:: Entries shown ::
※ ※ ※

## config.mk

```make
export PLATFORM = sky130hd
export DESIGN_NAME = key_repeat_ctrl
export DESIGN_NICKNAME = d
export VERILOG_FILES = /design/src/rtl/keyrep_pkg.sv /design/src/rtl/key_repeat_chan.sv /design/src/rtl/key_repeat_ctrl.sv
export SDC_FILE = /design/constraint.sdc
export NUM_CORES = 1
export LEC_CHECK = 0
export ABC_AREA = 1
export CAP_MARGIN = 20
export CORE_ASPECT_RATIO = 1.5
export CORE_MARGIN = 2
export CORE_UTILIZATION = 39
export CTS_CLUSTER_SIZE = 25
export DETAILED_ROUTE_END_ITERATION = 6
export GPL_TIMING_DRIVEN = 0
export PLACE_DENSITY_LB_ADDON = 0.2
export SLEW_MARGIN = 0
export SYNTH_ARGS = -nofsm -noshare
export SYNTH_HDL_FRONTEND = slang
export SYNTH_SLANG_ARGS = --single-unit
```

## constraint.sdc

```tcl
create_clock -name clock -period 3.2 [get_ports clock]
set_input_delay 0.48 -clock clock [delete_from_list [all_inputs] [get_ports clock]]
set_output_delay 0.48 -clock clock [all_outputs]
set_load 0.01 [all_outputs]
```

※ ※ ※

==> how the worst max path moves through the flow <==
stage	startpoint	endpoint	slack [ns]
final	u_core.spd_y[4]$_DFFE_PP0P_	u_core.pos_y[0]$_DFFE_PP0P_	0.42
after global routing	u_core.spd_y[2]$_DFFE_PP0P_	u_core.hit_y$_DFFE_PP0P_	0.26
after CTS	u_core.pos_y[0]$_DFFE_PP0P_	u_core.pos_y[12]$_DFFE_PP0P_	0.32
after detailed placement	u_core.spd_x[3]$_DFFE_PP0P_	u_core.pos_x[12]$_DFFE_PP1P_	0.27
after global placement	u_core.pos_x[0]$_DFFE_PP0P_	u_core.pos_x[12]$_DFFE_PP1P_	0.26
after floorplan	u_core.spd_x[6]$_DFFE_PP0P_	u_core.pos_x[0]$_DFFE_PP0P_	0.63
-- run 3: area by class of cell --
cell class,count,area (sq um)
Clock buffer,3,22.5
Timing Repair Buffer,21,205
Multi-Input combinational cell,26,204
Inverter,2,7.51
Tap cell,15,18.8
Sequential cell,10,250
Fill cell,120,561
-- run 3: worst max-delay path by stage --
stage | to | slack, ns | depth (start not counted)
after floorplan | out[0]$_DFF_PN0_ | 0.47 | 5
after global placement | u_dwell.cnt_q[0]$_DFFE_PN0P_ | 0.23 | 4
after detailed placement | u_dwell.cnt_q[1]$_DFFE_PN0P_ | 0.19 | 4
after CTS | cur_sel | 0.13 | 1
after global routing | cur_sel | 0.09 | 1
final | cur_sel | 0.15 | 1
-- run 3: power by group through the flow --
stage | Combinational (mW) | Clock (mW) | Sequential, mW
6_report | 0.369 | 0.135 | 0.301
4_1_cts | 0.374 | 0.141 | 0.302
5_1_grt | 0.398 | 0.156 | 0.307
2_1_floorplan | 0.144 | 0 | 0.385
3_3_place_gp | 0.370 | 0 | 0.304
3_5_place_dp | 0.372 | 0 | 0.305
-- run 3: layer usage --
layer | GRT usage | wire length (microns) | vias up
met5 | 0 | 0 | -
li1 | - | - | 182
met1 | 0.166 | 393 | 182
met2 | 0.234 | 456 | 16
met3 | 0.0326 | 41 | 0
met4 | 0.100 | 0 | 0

※ ※ ※

Set down exactly the lines of the data above, beginning with the line that has "-- run 3: area" and ending with the line that has "after floorplan | out[0]$_DFF_PN0_ | 0.47 | 5", and no others.

-- run 3: area by class of cell --
cell class,count,area (sq um)
Clock buffer,3,22.5
Timing Repair Buffer,21,205
Multi-Input combinational cell,26,204
Inverter,2,7.51
Tap cell,15,18.8
Sequential cell,10,250
Fill cell,120,561
-- run 3: worst max-delay path by stage --
stage | to | slack, ns | depth (start not counted)
after floorplan | out[0]$_DFF_PN0_ | 0.47 | 5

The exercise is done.